TCE quer proibir menções a prefeitos durante shows pagos com dinheiro público
Os shows contratados por prefeituras e órgãos públicos estão cada vez mais na mira dos Tribunais de Contas estaduais (TCEs). O tema voltou a ganhar destaque após novas orientações que endurecem as regras para contratação de artistas por inexigibilidade.
Entre os pontos destacados pelos órgãos de controle, está a exigência de que os gastos com festas sejam compatíveis com a capacidade financeira do município, sem comprometer áreas essenciais como Saúde, Educação e Previdência.

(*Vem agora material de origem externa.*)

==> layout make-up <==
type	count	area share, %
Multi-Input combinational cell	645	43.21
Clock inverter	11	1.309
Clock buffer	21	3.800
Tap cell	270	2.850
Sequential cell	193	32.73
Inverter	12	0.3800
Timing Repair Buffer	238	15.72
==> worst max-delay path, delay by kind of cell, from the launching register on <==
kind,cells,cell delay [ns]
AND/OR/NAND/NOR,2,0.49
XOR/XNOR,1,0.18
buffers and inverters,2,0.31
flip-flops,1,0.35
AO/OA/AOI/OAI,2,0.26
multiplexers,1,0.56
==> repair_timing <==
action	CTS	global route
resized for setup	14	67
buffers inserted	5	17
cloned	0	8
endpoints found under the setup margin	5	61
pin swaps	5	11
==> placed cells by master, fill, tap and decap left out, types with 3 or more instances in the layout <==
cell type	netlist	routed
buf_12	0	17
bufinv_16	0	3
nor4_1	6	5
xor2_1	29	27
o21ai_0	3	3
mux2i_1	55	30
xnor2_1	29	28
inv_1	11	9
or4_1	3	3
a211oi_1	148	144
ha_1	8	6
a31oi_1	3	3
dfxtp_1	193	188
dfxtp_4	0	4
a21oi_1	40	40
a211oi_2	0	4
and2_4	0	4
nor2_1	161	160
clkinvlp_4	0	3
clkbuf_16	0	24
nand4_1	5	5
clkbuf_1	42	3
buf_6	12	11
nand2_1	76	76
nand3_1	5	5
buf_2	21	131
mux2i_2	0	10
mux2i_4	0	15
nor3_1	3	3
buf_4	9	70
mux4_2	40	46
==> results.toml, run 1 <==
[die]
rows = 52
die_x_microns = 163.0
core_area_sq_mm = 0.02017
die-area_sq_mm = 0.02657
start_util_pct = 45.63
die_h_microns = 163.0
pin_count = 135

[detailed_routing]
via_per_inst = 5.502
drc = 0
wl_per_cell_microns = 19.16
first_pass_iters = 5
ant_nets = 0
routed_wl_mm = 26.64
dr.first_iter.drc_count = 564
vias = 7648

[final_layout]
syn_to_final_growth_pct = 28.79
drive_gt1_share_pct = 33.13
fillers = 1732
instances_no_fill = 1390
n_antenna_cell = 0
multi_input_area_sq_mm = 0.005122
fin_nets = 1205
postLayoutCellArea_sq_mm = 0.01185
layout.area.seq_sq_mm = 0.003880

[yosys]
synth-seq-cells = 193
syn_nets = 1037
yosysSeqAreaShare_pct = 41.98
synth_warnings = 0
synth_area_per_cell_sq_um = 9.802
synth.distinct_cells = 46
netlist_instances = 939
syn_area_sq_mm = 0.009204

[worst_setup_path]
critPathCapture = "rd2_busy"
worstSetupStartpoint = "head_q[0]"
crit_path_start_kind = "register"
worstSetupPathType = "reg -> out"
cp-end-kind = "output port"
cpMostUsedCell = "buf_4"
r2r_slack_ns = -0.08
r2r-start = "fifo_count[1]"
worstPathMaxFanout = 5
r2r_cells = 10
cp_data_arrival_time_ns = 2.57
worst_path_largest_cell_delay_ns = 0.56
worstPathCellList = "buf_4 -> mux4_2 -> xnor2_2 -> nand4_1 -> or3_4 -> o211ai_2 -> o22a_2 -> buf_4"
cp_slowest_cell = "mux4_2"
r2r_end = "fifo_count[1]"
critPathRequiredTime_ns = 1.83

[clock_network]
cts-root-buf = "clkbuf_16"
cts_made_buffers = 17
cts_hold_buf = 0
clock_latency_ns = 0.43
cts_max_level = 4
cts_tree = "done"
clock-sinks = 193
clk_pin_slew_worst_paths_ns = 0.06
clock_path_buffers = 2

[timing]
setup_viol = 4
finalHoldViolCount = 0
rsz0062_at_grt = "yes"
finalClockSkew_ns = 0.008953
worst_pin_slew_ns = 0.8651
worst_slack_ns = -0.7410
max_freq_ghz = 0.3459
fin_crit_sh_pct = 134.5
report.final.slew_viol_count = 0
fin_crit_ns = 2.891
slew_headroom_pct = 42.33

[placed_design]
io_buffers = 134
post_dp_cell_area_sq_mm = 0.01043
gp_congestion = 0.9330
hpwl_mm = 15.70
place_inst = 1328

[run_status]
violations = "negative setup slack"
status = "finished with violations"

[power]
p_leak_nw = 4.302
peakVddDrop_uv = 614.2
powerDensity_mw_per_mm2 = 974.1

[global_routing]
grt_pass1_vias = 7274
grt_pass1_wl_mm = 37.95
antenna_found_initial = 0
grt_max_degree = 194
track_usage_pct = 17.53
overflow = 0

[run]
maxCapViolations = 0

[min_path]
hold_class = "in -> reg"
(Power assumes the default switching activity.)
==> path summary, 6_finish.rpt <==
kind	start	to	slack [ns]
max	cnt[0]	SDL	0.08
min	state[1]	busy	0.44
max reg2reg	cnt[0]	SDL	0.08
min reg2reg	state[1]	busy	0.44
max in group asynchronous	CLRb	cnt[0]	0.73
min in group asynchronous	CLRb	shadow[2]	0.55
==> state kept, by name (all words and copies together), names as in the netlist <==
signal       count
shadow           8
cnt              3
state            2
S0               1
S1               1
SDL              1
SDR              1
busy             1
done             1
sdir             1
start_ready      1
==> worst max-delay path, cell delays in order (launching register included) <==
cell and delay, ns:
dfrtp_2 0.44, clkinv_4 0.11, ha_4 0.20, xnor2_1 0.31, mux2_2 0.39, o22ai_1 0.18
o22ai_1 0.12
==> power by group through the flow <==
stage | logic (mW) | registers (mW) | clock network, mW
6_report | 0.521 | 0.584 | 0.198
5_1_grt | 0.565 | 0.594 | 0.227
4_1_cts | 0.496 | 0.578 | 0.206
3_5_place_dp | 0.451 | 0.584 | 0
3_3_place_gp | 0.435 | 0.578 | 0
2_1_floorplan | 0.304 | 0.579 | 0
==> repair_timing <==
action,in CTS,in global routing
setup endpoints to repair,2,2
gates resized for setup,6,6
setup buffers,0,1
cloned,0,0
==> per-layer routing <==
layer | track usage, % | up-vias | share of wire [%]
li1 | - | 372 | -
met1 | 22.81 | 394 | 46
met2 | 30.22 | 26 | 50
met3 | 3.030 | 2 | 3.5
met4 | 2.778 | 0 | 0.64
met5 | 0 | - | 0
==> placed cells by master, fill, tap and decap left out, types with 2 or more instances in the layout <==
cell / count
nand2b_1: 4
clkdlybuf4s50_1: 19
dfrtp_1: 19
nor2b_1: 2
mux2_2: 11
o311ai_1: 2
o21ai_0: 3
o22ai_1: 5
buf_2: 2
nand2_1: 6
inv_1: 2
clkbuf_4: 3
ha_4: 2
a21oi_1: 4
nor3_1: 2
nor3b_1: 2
$ cat config.mk
export PLATFORM = sky130hd
export DESIGN_NAME = video_sync_decoder
export DESIGN_NICKNAME = d
export VERILOG_FILES = /design/src/rtl/video_timing_pkg.sv /design/src/rtl/sync_edge_detect.sv /design/src/rtl/video_sync_decoder.sv
export SDC_FILE = /design/constraint.sdc
export NUM_CORES = 1
export LEC_CHECK = 0
export CORE_ASPECT_RATIO = 0.8
export CORE_MARGIN = 4
export CORE_UTILIZATION = 50
export DETAILED_ROUTE_END_ITERATION = 10
export PLACE_DENSITY = 0.75
export SETUP_SLACK_MARGIN = 0.2
export SYNTH_ARGS = -nofsm -noshare
export SYNTH_HDL_FRONTEND = slang
export SYNTH_SLANG_ARGS = --single-unit
$ cat constraint.sdc
create_clock -name clk -period 3.3 [get_ports clk]
set_input_delay 0.99 -clock clk [delete_from_list [all_inputs] [get_ports clk]]
set_output_delay 0.99 -clock clk [all_outputs]
set_load 0.02 [all_outputs]
$ cat src/rtl/video_timing_pkg.sv
// rtl/video_timing_pkg.sv - shared video timing constants, decoder state enum and pixel colour type
// Imported by the generator and by video_sync_decoder so both sides agree on one raster.
package video_timing_pkg;

  localparam int H_DISPLAY    = 256;
  localparam int H_FRONT      = 7;
  localparam int H_SYNC       = 23;
  localparam int H_BACK       = 23;
  localparam int H_TOTAL      = H_DISPLAY + H_FRONT + H_SYNC + H_BACK;
  localparam int H_SYNC_START = H_DISPLAY + H_FRONT;

  localparam int V_DISPLAY    = 240;
  localparam int V_BOTTOM     = 14;
  localparam int V_SYNC       = 3;
  localparam int V_TOP        = 5;
  localparam int V_TOTAL      = V_DISPLAY + V_BOTTOM + V_SYNC + V_TOP;
  localparam int V_SYNC_START = V_DISPLAY + V_BOTTOM;

  localparam int LOCK_FRAMES  = 2;
  localparam int LOSS_LINES   = 4;

  typedef enum logic [1:0] {
    SEARCH  = 2'd0,
    ACQUIRE = 2'd1,
    LOCKED  = 2'd2
  } sync_state_t;

  typedef logic [2:0] rgb_t;

endpackage

$ cat src/rtl/sync_edge_detect.sv
// rtl/sync_edge_detect.sv - rising-edge detector for one sync line with optional high-sample qualification
// Ports: clk, reset (sync, active-high), sig (raw sync input), edge_pulse (combinational, high on the
//        sample where sig has been high for exactly DEPTH consecutive samples).
module sync_edge_detect #(
  parameter int DEPTH = 1
) (
  input  logic clk,
  input  logic reset,
  input  logic sig,
  output logic edge_pulse
);

  logic [DEPTH-1:0] hist;

  generate
    if (DEPTH == 1) begin : g_single
      always_ff @(posedge clk) begin
        if (reset) hist <= 1'b0;
        else       hist <= sig;
      end
      assign edge_pulse = sig & ~hist[0];
    end else begin : g_multi
      always_ff @(posedge clk) begin
        if (reset) hist <= '0;
        else       hist <= {hist[DEPTH-2:0], sig};
      end
      // Current and the DEPTH-1 previous samples high, the one before that low.
      assign edge_pulse = sig & (&hist[DEPTH-2:0]) & ~hist[DEPTH-1];
    end
  endgenerate

endmodule

$ cat src/rtl/video_sync_decoder.sv
// rtl/video_sync_decoder.sv - recovers pixel position, display enable and lock from hsync/vsync/rgb
// Optional feature macro: SYNC_GLITCH_FILTER_EN (sync edges need two consecutive high samples).
// Ports: clk, reset (sync, active-high); hsync, vsync, rgb[2:0] inputs;
//        hpos[8:0], vpos[8:0], display_on, rgb_out[2:0], locked, frame_done outputs,
//        all registered and describing the input sample of the previous cycle.
module video_sync_decoder #(
  parameter int H_DISPLAY   = video_timing_pkg::H_DISPLAY,
  parameter int H_FRONT     = video_timing_pkg::H_FRONT,
  parameter int H_SYNC      = video_timing_pkg::H_SYNC,
  parameter int H_BACK      = video_timing_pkg::H_BACK,
  parameter int V_DISPLAY   = video_timing_pkg::V_DISPLAY,
  parameter int V_BOTTOM    = video_timing_pkg::V_BOTTOM,
  parameter int V_SYNC      = video_timing_pkg::V_SYNC,
  parameter int V_TOP       = video_timing_pkg::V_TOP,
  parameter int LOCK_FRAMES = video_timing_pkg::LOCK_FRAMES,
  parameter int LOSS_LINES  = video_timing_pkg::LOSS_LINES
) (
  input  logic       clk,
  input  logic       reset,
  input  logic       hsync,
  input  logic       vsync,
  input  logic [2:0] rgb,
  output logic [8:0] hpos,
  output logic [8:0] vpos,
  output logic       display_on,
  output logic [2:0] rgb_out,
  output logic       locked,
  output logic       frame_done
);

  import video_timing_pkg::*;

`ifdef SYNC_GLITCH_FILTER_EN
  // A qualified edge is seen one sample after the sync rise, so it marks H_SYNC_START+1.
  localparam int EDGE_DEPTH = 2;
  localparam int EDGE_SKEW  = 1;
`else
  localparam int EDGE_DEPTH = 1;
  localparam int EDGE_SKEW  = 0;
`endif

  localparam int         H_TOTAL_I = H_DISPLAY + H_FRONT + H_SYNC + H_BACK;
  localparam int         V_TOTAL_I = V_DISPLAY + V_BOTTOM + V_SYNC + V_TOP;
  localparam logic [8:0] H_LAST    = 9'(H_TOTAL_I - 1);
  localparam logic [8:0] V_LAST    = 9'(V_TOTAL_I - 1);
  localparam logic [8:0] H_EDGE    = 9'(H_DISPLAY + H_FRONT + EDGE_SKEW);
  localparam logic [8:0] V_EDGE    = 9'(V_DISPLAY + V_BOTTOM);
  localparam logic [8:0] H_VIS     = 9'(H_DISPLAY);
  localparam logic [8:0] V_VIS     = 9'(V_DISPLAY);
  localparam logic [7:0] LOCK_N    = 8'(LOCK_FRAMES);
  localparam logic [7:0] LOSS_N    = 8'(LOSS_LINES);

  logic        hs_edge, vs_edge;
  logic [8:0]  hcnt, vcnt;
  logic [8:0]  pos_h, pos_v, nxt_h, nxt_v;
  logic        h_wrap, at_check;
  logic        line_good, line_bad, frame_bad;
  logic        gain_lock, drop_lock, lock_next;
  logic [7:0]  frame_cnt, miss_cnt;
  sync_state_t state;

  sync_edge_detect #(.DEPTH(EDGE_DEPTH)) u_hs_edge (
    .clk       (clk),
    .reset     (reset),
    .sig       (hsync),
    .edge_pulse(hs_edge)
  );

  sync_edge_detect #(.DEPTH(EDGE_DEPTH)) u_vs_edge (
    .clk       (clk),
    .reset     (reset),
    .sig       (vsync),
    .edge_pulse(vs_edge)
  );

  always_comb begin
    // hcnt/vcnt hold the predicted position of the current sample; edges override it.
    pos_h    = hs_edge ? H_EDGE : hcnt;
    pos_v    = vs_edge ? V_EDGE : vcnt;
    h_wrap   = (pos_h == H_LAST);
    nxt_h    = h_wrap ? 9'd0 : pos_h + 9'd1;
    // A vertical edge pins the line even if the same sample ends a line.
    if (vs_edge)     nxt_v = V_EDGE;
    else if (h_wrap) nxt_v = (vcnt == V_LAST) ? 9'd0 : vcnt + 9'd1;
    else             nxt_v = vcnt;

    // One check per line: an edge exactly at the expected spot is good; an edge
    // elsewhere or the expected spot passing without an edge is bad.
    at_check  = (hcnt == H_EDGE);
    line_good = hs_edge & at_check;
    line_bad  = hs_edge ^ at_check;
    frame_bad = vs_edge & (vcnt != V_EDGE);

    gain_lock = (state == ACQUIRE) & ~line_bad & ~frame_bad & vs_edge &
                (frame_cnt + 8'd1 == LOCK_N);
    drop_lock = (state == LOCKED) &
                (frame_bad | (line_bad & (miss_cnt + 8'd1 == LOSS_N)));
    lock_next = ((state == LOCKED) & ~drop_lock) | gain_lock;
  end

  always_ff @(posedge clk) begin
    if (reset) begin
      state      <= SEARCH;
      frame_cnt  <= 8'd0;
      miss_cnt   <= 8'd0;
      hcnt       <= 9'd0;
      vcnt       <= 9'd0;
      hpos       <= 9'd0;
      vpos       <= 9'd0;
      rgb_out    <= 3'd0;
      display_on <= 1'b0;
      locked     <= 1'b0;
      frame_done <= 1'b0;
    end else begin
      hcnt       <= nxt_h;
      vcnt       <= nxt_v;
      hpos       <= pos_h;
      vpos       <= pos_v;
      rgb_out    <= rgb_t'(rgb);
      locked     <= lock_next;
      display_on <= lock_next & (pos_h < H_VIS) & (pos_v < V_VIS);
      // vpos still holds the previous sample's line here.
      frame_done <= lock_next & (pos_v == 9'd0) & (vpos == V_LAST);

      unique case (state)
        SEARCH: begin
          if (vs_edge) begin
            state     <= ACQUIRE;
            frame_cnt <= 8'd0;
          end
        end
        ACQUIRE: begin
          if (line_bad || frame_bad) begin
            state <= SEARCH;
          end else if (gain_lock) begin
            state    <= LOCKED;
            miss_cnt <= 8'd0;
          end else if (vs_edge) begin
            frame_cnt <= frame_cnt + 8'd1;
          end
        end
        LOCKED: begin
          if (drop_lock)      state    <= SEARCH;
          else if (line_bad)  miss_cnt <= miss_cnt + 8'd1;
          else if (line_good) miss_cnt <= 8'd0;
        end
        default: state <= SEARCH;
      endcase
    end
  end

endmodule

After elaboration in Yosys (flattened, before gate mapping)
Cells that the tools add are included.

Flip-flop bits (word level): 62. Logic and storage cells: 93. Input port bits: 7.

Multiplexer cells: 21. Bitwise gates (word level): 23. Add/sub/neg operators: 4. Eq/ne operators: 18. $lt $le $gt $ge: 2. Reductions and logical operators: 11.

Operator list (count): 2-to-1 mux 8 bit (11); equality test 9 bit (second input constant) (4); case mux 8 bit (2 select lines) (2); 2-to-1 mux 9 bit (3); adder 9 x 1 -> 9 bit (second input constant) (2); adder 8 x 1 -> 8 bit (second input constant) (2); bitwise AND 1 bit (15); != test 2 bit (second input constant) (7); AND reduction 5 bit (2); zero test 9 bit (1); < comparator 9 x 8 -> 1 bit (second input constant) (1); < comparator 9 bit (second input constant) (1); != test 9 x 8 -> 1 bit (second input constant) (1); equality test 8 x 2 -> 1 bit (second input constant) (1); equality test 8 x 3 -> 1 bit (second input constant) (1); 2-to-1 mux 2 bit (4); case mux 2 bit (3 select lines) (1); nonzero test 2 bit (3); inverter 1 bit (5); OR reduction 2 bit (2); != test 3 x 2 -> 1 bit (second input constant) (1); != test 3 bit (second input constant) (1); AND reduction 3 bit (1); equality test 2 x 1 -> 1 bit (second input constant) (1); 5 further kinds (6).

Longest topological paths before layout
Gate-level depths: netlist of the first run.

Depth after elaboration: 11. Mapped depth: 11.

Modules after synthesis
Synthesis of the first run repeated with hierarchy kept, for this count alone.

Cell total of the unflattened synthesis: 334. Area total of the unflattened synthesis: 2942.8 sq um.

By module, submodules not included: video_sync_decoder (cells an instance 328, seq. area each 1201.2 sq um, instances 1, area each 2847.7 sq um); sync_edge_detect (cells an instance 3, seq. area each 20.0 sq um, instances 2, area each 47.5 sq um).

Worst setup path before layout of the first run
Ideal clock, no wire load.

Kind: input port to flip-flop. Start point: in hsync. End point: reg miss_cnt[4]. Stages: 11. Setup slack: -91 ps. Required time: 3226 ps. Arrival: 3317 ps. Cells stage by stage: nor2b_1 -> clkbuf_1 -> inv_1 -> clkbuf_1 -> ha_1 -> or3_1 -> buf_6 -> o41a_4 -> buf_6 -> or4_1 -> a31oi_1.

Word-level cells in the longest chain between the ends: 9. Elaborated cells between the ends (all ways): 20.

Ends and longest elaborated chain: start, declared (RTL line video_sync_decoder.sv:20) `input logic hsync,`; bitwise AND 1 bit (*) (RTL line sync_edge_detect.sv:21) `assign edge_pulse = sig & ~hist[0];`; XOR 1 bit (RTL line video_sync_decoder.sv:91) `line_bad = hs_edge ^ at_check;`; inverter 1 bit (RTL line video_sync_decoder.sv:94) `gain_lock = (state == ACQUIRE) & ~line_bad & ~frame_bad & vs_edge &`; bitwise AND 1 bit (4 in a row) (RTL line video_sync_decoder.sv:94); != test 2 bit (no line); AND reduction 5 bit (no line); end signal, assigned (RTL line video_sync_decoder.sv:144) `else if (line_bad) miss_cnt <= miss_cnt + 8'd1;`; end, declared (RTL line video_sync_decoder.sv:59) `logic [7:0] frame_cnt, miss_cnt;`.

Mark *: on every way between the ends. The rest lies on a longest branch, timed or not. The select of a mux whose other input is x is not followed. A chain may end at the register's enable or synchronous reset.

Final worst setup path of the first run
Start point: in hsync. End point: reg miss_cnt[7].

Same word-level chain as after synthesis.

==> results of run 1 <==
==> flip-flops by register name, summed over array words and instances (netlist names) <==
register	flops
locked	1
display_on	1
state	2
vcnt	9
hcnt	9
u_vs_edge.hist	1
miss_cnt	8
frame_cnt	8
frame_done	1
vpos	9
rgb_out	3
u_hs_edge.hist	1
hpos	9
==> through the flow <==
| step | utilization [%] | worst slack (ns) | hold WS, ns | setup TNS (ns) | instances |
|---|---|---|---|---|---|
| 6_report | 64.58 | 0.2833 | 0.5073 | 0 | 450 |
| 5_1_grt | 64.58 | 0.2159 | 0.5483 | 0 | 450 |
| 4_1_cts | 63.99 | 0.2188 | 0.5099 | 0 | 448 |
| 3_5_place_dp | 59.85 | -0.1290 | 0.4934 | -0.6093 | 433 |
| 3_3_place_gp | 59.85 | 0.005534 | 0.4863 | 0 | 433 |
| 2_1_floorplan | - | 0.2030 | 0.4585 | 0 | 329 |
==> power breakdown <==
group	internal (mW)	switching (mW)	total (mW)
logic	0.0763	0.0894	0.166
registers	0.778	0.0275	0.806
clock network	0.463	0.282	0.744
==> cells by family (layout without fill, tap and decap cells) <==
| kind of cell | count (synthesis) | in the layout |
|---|---|---|
| compound gates | 72 | 72 |
| xor+xnor | 10 | 10 |
| fa+ha+maj | 9 | 9 |
| buf+inv | 28 | 71 |
| flops | 62 | 62 |
| simple gates | 148 | 148 |
==> metal layers <==
metal | vias up | wire, microns | global-route usage (%)
li1 | 1284 | - | -
met5 | - | 0 | 0
met2 | 75 | 2945 | 32.56
met4 | 0 | 33 | 5.203
met3 | 4 | 391 | 6.910
met1 | 1200 | 3217 | 26.17
==> cell usage in the layout, fill, tap and decap left out, types with 3 or more instances in the layout <==
| master | netlist | layout |
|---|---|---|
| dfxtp_1 | 62 | 62 |
| nor2_1 | 37 | 37 |
| clkdlybuf4s50_1 | 0 | 30 |
| nand3_1 | 16 | 16 |
| nand2_1 | 16 | 16 |
| a21oi_1 | 15 | 15 |
| o21ai_0 | 17 | 15 |
| buf_4 | 0 | 15 |
| and3_1 | 14 | 14 |
| clkbuf_8 | 0 | 11 |
| a31oi_1 | 10 | 10 |
| inv_1 | 10 | 9 |
| nor3_1 | 9 | 9 |
| xor2_1 | 8 | 8 |
| ha_1 | 9 | 8 |
| nand4_1 | 7 | 7 |
| nor2b_1 | 8 | 7 |
| or4_1 | 7 | 7 |
| nand2b_1 | 5 | 5 |
| nand3b_1 | 5 | 5 |
| and4_1 | 4 | 4 |
| nor4_1 | 4 | 4 |
| o31ai_1 | 4 | 4 |
| o211ai_1 | 4 | 4 |
| and2_1 | 3 | 3 |
| or3_1 | 3 | 3 |
| nor4b_1 | 4 | 3 |
| o311ai_0 | 3 | 3 |
| o41ai_1 | 3 | 3 |
==> final cells by class <==
class                           count  area, sq um  share of cell area [%]
Multi-Input combinational cell    239         1551                   43.48
Tap cell                           78        97.59                   2.735
Clock inverter                      3        67.56                   1.893
Clock buffer                       12        155.1                   4.348
Timing Repair Buffer               46        417.9                   11.71
Inverter                           10        37.54                   1.052
Sequential cell                    62         1241                   34.78
==> worst min-delay path by stage <==
stage,depth (start not counted),start,end,slack [ns]
global placement,2,miss_cnt[1],miss_cnt[1],0.49
CTS,2,hcnt[0],hpos[0],0.51
detailed placement,2,hcnt[0],hpos[0],0.49
finish,2,hcnt[0],hpos[0],0.51
global route,2,hcnt[0],hpos[0],0.55
floorplan,1,hcnt[8],display_on,0.46
==> repair_timing <==
item | in CTS | in global routing
buffers inserted | 0 | 2
hold endpoints to repair | 0 | 0
resized for setup | 1 | 7
hold buffers | 0 | 0
pin swaps | 0 | 2
endpoints found under the setup margin | 1 | 10
==> critical path: stages <==
cell	delay [ns]
clkdlybuf4s50_1	0.48
nor2b_4	0.16
inv_2	0.06
ha_4	0.24
nand3_1	0.06
a21oi_1	0.06
o41a_4	0.51
or4_1	0.52
a31oi_1	0.18
==> reports/qor.txt, run 1 <==
Largest net degree at the start of global routing = 41
Worst Path Max Fanout = 7
First-pass GRT wire length = 11.20 mm
Post-synthesis mux area share = 0%
Layout filler cell count = 469
Placer Congestion = 0.8415
Startpoint type of the worst setup path = input pin
Number of buffers created by CTS = 9
Clock sink total = 62
Worst Path Arrival = 3.28 ns
Antenna-violating nets left = 0
Post-route clock period utilization = 91.42%
DRT Wirelength = 6.588 mm
Top_reg_cell synth = dfxtp_1
Synth Area in XOR/XNOR = 3.042%
Syn_area_per_cell = 8.751 sq um
Port Buffers = 30
Synth cell count leaders = dfxtp_1, nor2_1, o21ai_0
Final Hold Fails = 0
Vias per cell = 5.696
Antenna violations before repair = 0
End point of the critical path = miss_cnt[7]
Vias in the first global route = 2401
CTS root buf = clkbuf_8
Syn Nets = 345
Starting Density = 52.11%
# nets final = 384
Overall Power = 1.716 mW
Synth cell types = 49
H-tree level count = 3
Placeable core region = 5525 sq um
Register-to-Register Path Depth = 8
Top cell type's share of synthesized area = 43.11%
Peak Freq = 0.3315 GHz
I/O Pins = 31
Cell with the most instances after synthesis = dfxtp_1
Worst hold-check path type = register to register
CP Class = input pin to register
Final Cell Area = 3568 sq um
Post-DP Area = 3307 sq um
Run status = finished, final reports clean
Critical Path RT = 3.56 ns
# diodes = 0
Final setup violation count = 0
Area Overhead vs Synth = 23.95%
Die ar. = 7044 sq um
DR WL/cell = 14.64 microns
R2r endpoint = miss_cnt[7]
Clock slew at reported path FFs = 0.07 ns
RR Startpoint = hcnt[6]
Largest family of logic cells by synthesized area = simple AND/OR/NAND/NOR gates
Die Y = 75.87 microns
Post-synth EDFFs = 0
R2r setup slk = 0.43 ns
Worst setup EP type = register
Maximum vdd drop = 0.4089 mV
Top area cells in the synthesized netlist = dfxtp_1, nor2_1, ha_1, and3_1, o21ai_0
Power Density = 480.9 nW/um^2
Least-Margin Pin Slew = 0.4602 ns
Final min period = 3.017 ns
Slew HR = 69.29%
Synth Area in Compound Gates = 17.38%
Num rows = 24
Area leader, netlist = dfxtp_1
Post-Synth Adder-Cell Area = 3.911%
Total iterations of the first detailed-routing run = 7
Leakage power = 1.335 nW
Post-Synthesis Cells = 329
GRT Util Overall = 20.14%
Final HPWL DP = 4.539 mm
Max Slew Vio Count = 0
Initial DRC count = 190
DRC violations left = 0
Clock latency on the worst-skew pair = 0.34 ns
Yosys reg bits = 62
CTS tree = built
RSZ-0062 raised after global routing = no
Async set-or-reset flop fraction in the synthesized netlist = 0%
Ys Warns = 0
Vias = 2563
Die X = 92.84 microns
Area of the mapped netlist = 2879 sq um
Worst clock skew = 0.005867 ns
Simple-Gate Fraction of Synth Area = 28.21%
Crit path from = hsync
Max Cap Viol = 0
Share of layout cells above drive strength 1 = 11.02%
CTS Buffer Depth = 2
Seq/Total Area, Yosys = 43.11%
GRT overflow = 0
Note: power is estimated with default switching activity, not from simulation.
==> run 2: changes to the inputs <==
--- a/config.mk
+++ b/config.mk
@@ -5,6 +5,8 @@
 export SDC_FILE = /design/constraint.sdc
 export NUM_CORES = 1
 export LEC_CHECK = 0
+export ABC_CLOCK_PERIOD_IN_PS = 3300
+export CAP_MARGIN = 5
 export CORE_ASPECT_RATIO = 0.8
 export CORE_MARGIN = 4
 export CORE_UTILIZATION = 50
==> results of run 2 <==
No change in the layout: final DEF, timing and power equal those of run 1.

Em Pernambuco, o Tribunal de Contas do Estado (TCE-PE) também passou a proibir o uso de apresentações artísticas para promoção pessoal de agentes públicos. Segundo o entendimento do órgão, os contratos deverão conter cláusulas impedindo artistas de fazer elogios, menções ou manifestações que possam caracterizar promoção de prefeitos, gestores ou servidores públicos durante os eventos.
A medida busca evitar que estruturas financiadas com recursos públicos sejam utilizadas para autopromoção política durante festas e shows realizados pelas administrações municipais.
Na Bahia, o debate também ganhou força nos últimos meses, principalmente diante do aumento dos investimentos em festas municipais e grandes atrações artísticas. O tema vem sendo acompanhado de perto por órgãos de controle e pode influenciar futuras regras e fiscalizações envolvendo contratações de shows no estado.